Community Day of Learning: Healthcare and Class Panel

For the Community Day of Learning, I was only able to attend one workshop in the afternoon. I went against my gut, and attended “Healthcare and Class: Bridging Differences or Falling Through Cracks.” The guiding questions for the panelists (a post-bac, a senior undergrad at Bryn Mawr, and a Haverford alum who was a Pediatrician) were about the logistical barriers to healthcare in regards to class. While the post-bac and the senior had many insights and posed some thought-provoking ¬†questions about our responsibility to help reform policies, the retired pediatrician was not so helpful. He ended up making very broad generalizations about people of lower socio-economic status, and of the people in the room. He assumed that everyone in the room was coming from an upper-class background, and that everyone in the room had insurance, for example. He asked us questions like, “Can you imagine what it’s like to not have a car, and to have to take the bus to your doctor’s appointment?” He also asked us to raise our hands if we knew the names of our housekeepers in our dorms, and then when most of us raised our hands, he said, “Oh, that’s better than I thought. Okay, but how many of you know more than just their names?”

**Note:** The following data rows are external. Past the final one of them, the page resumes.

`src/rtl/busy_pkg.sv`:
```
// busy_pkg: shared constants for the crate busy combiner.
// Assumes nothing beyond integer parameter arithmetic.
package busy_pkg;
    localparam int SRC_W    = 5;
    localparam int SRC_SLOT = 0;
    localparam int SRC_EXT  = 1;
    localparam int SRC_INT  = 2;
    localparam int SRC_TEST = 3;
    localparam int SRC_OUT  = 4;

    // Number of clock cycles in a stretch window of ms milliseconds
    function automatic int stretch_cycles(input int clk_hz, input int ms);
        return (clk_hz / 1000) * ms;
    endfunction
endpackage

```
`src/rtl/busy_sync.sv`:
```
// busy_sync: two-flop synchroniser for a vector of asynchronous levels.
// Assumes each bit is an independent level; no bus coherency is implied.
// RST_VAL selects the idle value loaded by reset (all ones for active-low lines).
module busy_sync #(
    parameter int           W       = 1,
    parameter logic [W-1:0] RST_VAL = '0
) (
    input  logic         clk,
    input  logic         rst_n,
    input  logic [W-1:0] d,
    output logic [W-1:0] q
);
    logic [W-1:0] meta_q;
    logic [W-1:0] stab_q;

    // Two-stage capture of the asynchronous levels
    always_ff @(posedge clk) begin
        if (!rst_n) begin
            meta_q <= RST_VAL;
            stab_q <= RST_VAL;
        end else begin
            meta_q <= d;
            stab_q <= meta_q;
        end
    end

    assign q = stab_q;
endmodule

```
`src/rtl/busy_merge.sv`:
```
// busy_merge: masks slot busies, merges the enabled terms and registers
// the crate busy together with the source status word.
// Assumes all inputs are synchronous to clk (slot/ext already synchronised).
module busy_merge
    import busy_pkg::*;
#(
    parameter int N_SLOTS = 16,
    parameter int N_EXT   = 2,
    parameter int N_INT   = 2
) (
    input  logic               clk,
    input  logic               rst_n,
    input  logic [N_SLOTS-1:0] slot_busy,
    input  logic [N_SLOTS-1:0] slot_mask,
    input  logic [N_EXT-1:0]   ext_busy,
    input  logic [N_INT-1:0]   int_busy,
    input  logic               test_busy,
    input  logic               en_slot,
    input  logic               en_ext,
    input  logic               en_int,
    input  logic               standalone,
    output logic               busy_o,
    output logic [SRC_W-1:0]   status_src_o
);
    logic slot_any;
    logic ext_any;
    logic int_any;
    logic busy_next;
    logic [SRC_W-1:0] src_next;

    // Reduce each source group and combine under the enables
    always_comb begin
        slot_any  = |(slot_busy & ~slot_mask);
        ext_any   = |ext_busy;
        int_any   = |int_busy;
        busy_next = (en_slot & slot_any)
                  | (en_ext  & ext_any)
                  | (en_int  & (int_any | test_busy))
                  | standalone;
        src_next           = '0;
        src_next[SRC_SLOT] = slot_any;
        src_next[SRC_EXT]  = ext_any;
        src_next[SRC_INT]  = int_any;
        src_next[SRC_TEST] = test_busy;
        src_next[SRC_OUT]  = busy_next;
    end

    // Output register for the crate busy and the status word
    always_ff @(posedge clk) begin
        if (!rst_n) begin
            busy_o       <= 1'b0;
            status_src_o <= '0;
        end else begin
            busy_o       <= busy_next;
            status_src_o <= src_next;
        end
    end
endmodule

```
`src/rtl/vis_stretch.sv`:
```
// vis_stretch: keeps an indicator on for N cycles after the last active
// trigger cycle; the counter reloads on every active trigger cycle.
// Assumes trig is synchronous and N >= 1.
module vis_stretch #(
    parameter int N     = 10,
    parameter int CNT_W = $clog2(N + 1)
) (
    input  logic clk,
    input  logic rst_n,
    input  logic trig,
    output logic led_o
);
    logic [CNT_W-1:0] cnt_q;

    // Reload on trigger, otherwise count down to zero
    always_ff @(posedge clk) begin
        if (!rst_n) begin
            cnt_q <= '0;
        end else if (trig) begin
            cnt_q <= CNT_W'(N);
        end else if (cnt_q != '0) begin
            cnt_q <= cnt_q - 1'b1;
        end
    end

    assign led_o = (cnt_q != '0);
endmodule

```
`src/rtl/crate_busy_combiner.sv`:
```
// crate_busy_combiner: crate-level busy from masked slot busies, external
// and internal busies, with stand-alone forcing and stretched indicators.
// Assumes slot and external inputs are asynchronous; everything else is
// synchronous to clk. Reset is synchronous and active low.
module crate_busy_combiner
    import busy_pkg::*;
#(
    parameter int N_SLOTS    = 16,
    parameter int CLK_HZ     = 100_000_000,
    parameter int STRETCH_MS = 60
) (
    input  logic               clk,
    input  logic               rst_n,
    input  logic [N_SLOTS-1:0] slot_busy_n,
    input  logic [N_SLOTS-1:0] slot_mask,
    input  logic               en_slot,
    input  logic               en_ext,
    input  logic               en_int,
    input  logic               ext_busy_nim,
    input  logic               ext_busy_ecl,
    input  logic               int_deadtime,
    input  logic               int_burst,
    input  logic               test_busy,
    input  logic               standalone,
    output logic               busy_o,
    output logic [N_SLOTS-1:0] status_slot_o,
    output logic [SRC_W-1:0]   status_src_o,
    output logic               led_slot_o,
    output logic               led_module_o
);
    localparam int STRETCH_N = (stretch_cycles(CLK_HZ, STRETCH_MS) < 1) ? 1
                             : stretch_cycles(CLK_HZ, STRETCH_MS);
    localparam int N_EXT = 2;
    localparam int N_INT = 2;
    localparam int N_LED = 2;

    logic [N_SLOTS-1:0] slot_n_sync;
    logic [N_EXT-1:0]   ext_sync;
    logic [N_LED-1:0]   led_trig;
    logic [N_LED-1:0]   led_out;

    // Slot lines idle high, so reset the synchroniser to all ones
    busy_sync #(.W(N_SLOTS), .RST_VAL({N_SLOTS{1'b1}})) u_slot_sync (
        .clk(clk), .rst_n(rst_n), .d(slot_busy_n), .q(slot_n_sync)
    );

    busy_sync #(.W(N_EXT), .RST_VAL('0)) u_ext_sync (
        .clk(clk), .rst_n(rst_n), .d({ext_busy_ecl, ext_busy_nim}), .q(ext_sync)
    );

    assign status_slot_o = ~slot_n_sync;

    busy_merge #(.N_SLOTS(N_SLOTS), .N_EXT(N_EXT), .N_INT(N_INT)) u_merge (
        .clk          (clk),
        .rst_n        (rst_n),
        .slot_busy    (~slot_n_sync),
        .slot_mask    (slot_mask),
        .ext_busy     (ext_sync),
        .int_busy     ({int_burst, int_deadtime}),
        .test_busy    (test_busy),
        .en_slot      (en_slot),
        .en_ext       (en_ext),
        .en_int       (en_int),
        .standalone   (standalone),
        .busy_o       (busy_o),
        .status_src_o (status_src_o)
    );

    // Indicator channel 0: slot busy, channel 1: module busy
    assign led_trig = {busy_o, status_src_o[SRC_SLOT]};

    for (genvar g = 0; g < N_LED; g++) begin : g_led
        vis_stretch #(.N(STRETCH_N)) u_stretch (
            .clk(clk), .rst_n(rst_n), .trig(led_trig[g]), .led_o(led_out[g])
        );
    end

    assign led_slot_o   = led_out[0];
    assign led_module_o = led_out[1];
endmodule

```
`config.mk`:
```
export PLATFORM = sky130hd
export DESIGN_NAME = crate_busy_combiner
export DESIGN_NICKNAME = d
export VERILOG_FILES = /design/src/rtl/busy_pkg.sv /design/src/rtl/busy_sync.sv /design/src/rtl/busy_merge.sv /design/src/rtl/vis_stretch.sv /design/src/rtl/crate_busy_combiner.sv
export SDC_FILE = /design/constraint.sdc
export NUM_CORES = 1
export LEC_CHECK = 0
export BUFFER_PORTS_ARGS = -buffer_cell sky130_fd_sc_hd__buf_2
export CORE_UTILIZATION = 55
export DETAILED_ROUTE_END_ITERATION = 12
export PLACE_DENSITY_LB_ADDON = 0.05
export SLEW_MARGIN = 15
export SYNTH_ARGS = -nofsm -noshare
export SYNTH_HDL_FRONTEND = slang
export SYNTH_HIERARCHICAL = 1
export SYNTH_SLANG_ARGS = --single-unit
export TNS_END_PERCENT = 30
```
`constraint.sdc`:
```
create_clock -name clk -period 2.6 [get_ports clk]
set_input_delay 0.65 -clock clk [delete_from_list [all_inputs] [get_ports clk]]
set_output_delay 0.65 -clock clk [all_outputs]
set_load 0.02 [all_outputs]
```
==> flow_summary.toml <==
[status]
outcome = "completed"

[synthesis]
post_synth_inst_count = 400
ys_top_cells_by_area = "sky130_fd_sc_hd__dfxtp_1 (46%), sky130_fd_sc_hd__nand2b_1 (6.1%), sky130_fd_sc_hd__o31a_1 (5.5%), sky130_fd_sc_hd__nor4_1 (3.0%), sky130_fd_sc_hd__o21a_1 (2.6%)"
yosys_register_bits = 87
synth_flop_cell = "sky130_fd_sc_hd__dfxtp_1"
syn_avg_cell_area_um2 = 9.49
synthArstFlopShare = 0
synth_edf_count = 0
synth_warnings = 6
yosys.area.top_type_share = 0.459
synthesis.nets = 447
synth.distinct_cells = 42
seq_area_frac_synth = 0.459
syn-cell-area_mm2 = 0.00380
synth_area_leader_cell = "sky130_fd_sc_hd__dfxtp_1"

[timing]
fin_crit_sh = 0.999
relSlewSlack = 0.595
finalClockSkew_ns = 0.00672
finalSetupViolCount = 0
timing.final.max_slew_violations = 0
maximum_clock_frequency_mhz = 385
timing.final.hold_violations = 0
rsz_0062_raised_after_global_routing = "true"
tightestPinTransition_ns = 0.603
layout_min_cycle_time_ns = 2.60
hold_ws_ns = 0.412

[drt]
avgRoutedWirePerCell_um = 13.8
wl_um = 7690
vias_per_cell = 5.56
drcViolationCount = 0
via_count = 3107
pre_antenna_drt_iters = 4
violation_count_after_the_first_detailed_route_iteration = 91
ant_nets = 0

[layout]
most_frequent_cells_in_the_layout = "sky130_fd_sc_hd__dfxtp_1 (82), sky130_fd_sc_hd__buf_2 (64), sky130_fd_sc_hd__nand2b_1 (37)"
drive_gt1_frac = 0.266
final_util = 0.683
area.sequential_mm2 = 0.00175
finalNetCount = 524
finish.cell_count_without_fillers = 559
area.growth.synth_to_final_pct = 16.8
final_common_cell = "sky130_fd_sc_hd__dfxtp_1"
final_cell_area_mm2 = 0.00444
fillerInstances = 557
num_antenna_cells = 0
combined_area_of_the_multi_input_logic_cells_mm2 = 0.00183

[placed_design]
finalWeightedCongestion = 0.864
placed_cells = 539
placed_cell_area_mm2 = 0.00419
place.port_buffers = 66
dp_hpwl_um = 5440

[setup_path]
regToRegEndpoint = "g_led[1].u_stretch/cnt_q[15]"
crit_slowest_cell = "sky130_fd_sc_hd__or4_4"
cp.required_ns = 1.95
arr_time_crit_path_ns = 1.95
rrSetupSlack_ns = 0.44
worst_r2r_path_depth = 5
crit_path_cell_trace = "or4_4 > or3_4 > nor3_4 > inv_2 > buf_4"
critPathKind = "reg -> out"
critical_path.startpoint_type = "register"
crit_fanout = 6
r2r-start = "g_led[1].u_stretch/cnt_q[1]"
critical_path.max_stage_delay_ns = 0.54
endpoint_kind = "output port"

[cts]
cts_tree = "done"
cts.hold.buffers_added = 0
cts_root_buf = "sky130_fd_sc_hd__clkbuf_8"
max-clock-path-buffers = 2
clock_insertion_delay_worst_skew_ns = 0.34
cts-htree-levels = 3
number_of_buffers_inserted_during_clock_tree_synthesis = 9
tritoncts_num_sinks = 87
worst_setup_hold_path_clk_slew_ns = 0.09

[global_route]
grt_max_degree = 24
grt_antenna_before_repair = 0
remaining_overflow_grt = 0
wire_length_of_the_first_global_routing_pass_um = 13700
grtUsageTotal = 0.233
via_count_of_the_first_global_routing_pass = 3114

[worst_hold_path]
min_delay_src = "u_slot_sync/meta_q[5]"
timing.hold.worst_endpoint = "u_slot_sync/q[5]"
hold_class = "reg -> reg"
timing.hold.worst_path_depth = 1

[die]
core_region_area_mm2 = 0.00649
pin_count = 67
num_rows = 29
die_outline_area_mm2 = 0.00724
floorplan.initialDensity = 0.585
dieHeight_um = 85.1
dieWidth_um = 85.1

[flow_run]
timing.max_cap.violations = 0

[power]
p_per_area_mw_per_mm2 = 744
design_power_total_mw = 3.30
leakagePower_nw = 1.94
vdd_drop_max_uv = 419
-- Yosys cell counts, drive strengths merged (5+ instances only) --
cell / count
nor2b: 14
or3: 14
a31o: 5
inv: 26
or4: 8
dfxtp: 87
xnor2: 8
nand2: 12
buf: 12
nor3: 14
nor2: 22
and2: 8
clkbuf: 6
a21oi: 12
nor4: 18
nand2b: 37
o31a: 24
o21ai: 12
o21a: 13
nand4: 5
-- layer usage --
layer / global-route usage / vias to the layer above / wire (um)
met3: 0.0399 / 10 / 226
met1: 0.277 / 1454 / 3400
met5: 0 / - / 0
li1: - / 1588 / -
met4: 0.116 / 0 / 123
met2: 0.408 / 55 / 3940
-- registers in the layout, indices dropped and copies added, names as in the netlist --
register / count
g_led.u_stretch/cnt_q: 46
u_ext_sync/meta_q: 2
u_ext_sync/q: 2
u_merge/busy_o: 1
u_merge/status_src_o: 4
u_slot_sync/meta_q: 16
u_slot_sync/q: 16
-- per-stage QoR --
step	worst slack (ns)	setup TNS, ns
global placement	0.213	0
detailed placement	0.185	0
floorplan	0.127	0
CTS	-0.0184	-0.0265
finish	0.00389	0
global route	-0.0866	-0.150
-- kinds of logic after synthesis --
kind of cell,share of synthesized area
flip-flops,0.459
XOR/XNOR,0.0277
adder cells (fa/ha/maj),0.0132
AND/OR/NAND/NOR,0.263
AO/OA/AOI/OAI,0.176
buffers and inverters,0.0613
-- repair_timing --
item / 4_1_cts / 5_1_grt
setup endpoints to repair: 2 / 2
setup buffers: 4 / 0
pin swaps: 3 / 0
resized for setup: 11 / 1
-- critical path, delay by kind of cell (launching register included) --
family / cells / cell delay, ns
DFF: 1 / 0.35
buffers and inverters: 2 / 0.20
and+or+nand+nor: 3 / 1.05
-- power breakdown --
| group | internal [mW] | switching [mW] |
|---|---|---|
| Sequential | 1.47 | 0.129 |
| Clock | 0.380 | 0.484 |
| Combinational | 0.387 | 0.456 |
| Total | 2.23 | 1.07 |
-- worst max-delay path by stage --
stage | startpoint | to | slack [ns]
floorplan | g_led[1].u_stretch/cnt_q[14] | led_module_o | 0.13
global placement | g_led[0].u_stretch/cnt_q[14] | led_slot_o | 0.21
detailed placement | g_led[1].u_stretch/cnt_q[14] | led_module_o | 0.18
CTS | g_led[1].u_stretch/cnt_q[15] | led_module_o | -0.02
global route | g_led[1].u_stretch/cnt_q[15] | led_module_o | -0.09
finish | g_led[1].u_stretch/cnt_q[15] | led_module_o | 0.004
-- final cells by class --
type	instances	area share
clock inverters	6	0.00987
flip-flops and latches	87	0.395
repair buffers	84	0.107
well taps	77	0.0217
inverters	26	0.0220
multi-input cells	269	0.413
clock buffers	10	0.0310
Note: power is estimated with default switching activity, not from simulation.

While he made other generalizations, some definitely racist, the overall experience signaled a key challenge of the CDL: who are we teaching? His assumption that all of us were upper-class, though not entirely off-base as we are at an elite private institution, suggests that the goal of the CDL is to teach privileged people about “under-privileged” populations. I’m not sure that that is the goal, and I definitely don’t think it should be. I think that the goal of the CDL is to help every student find an access point into a conversation.

I’m attaching this tweet, a quote from the closing speaker, because I felt that it applied to our project. Connecting it also to my disappointing panel, I would also like to add that there were several people who jumped in to push back on some of the points that the retired pediatrician was making. Even though it was difficult to watch so many micro aggressions in such a short amount of time, it was nice to see a group of people participating in thinking critically about the language that we use, especially when discussing race and class and the healthcare system.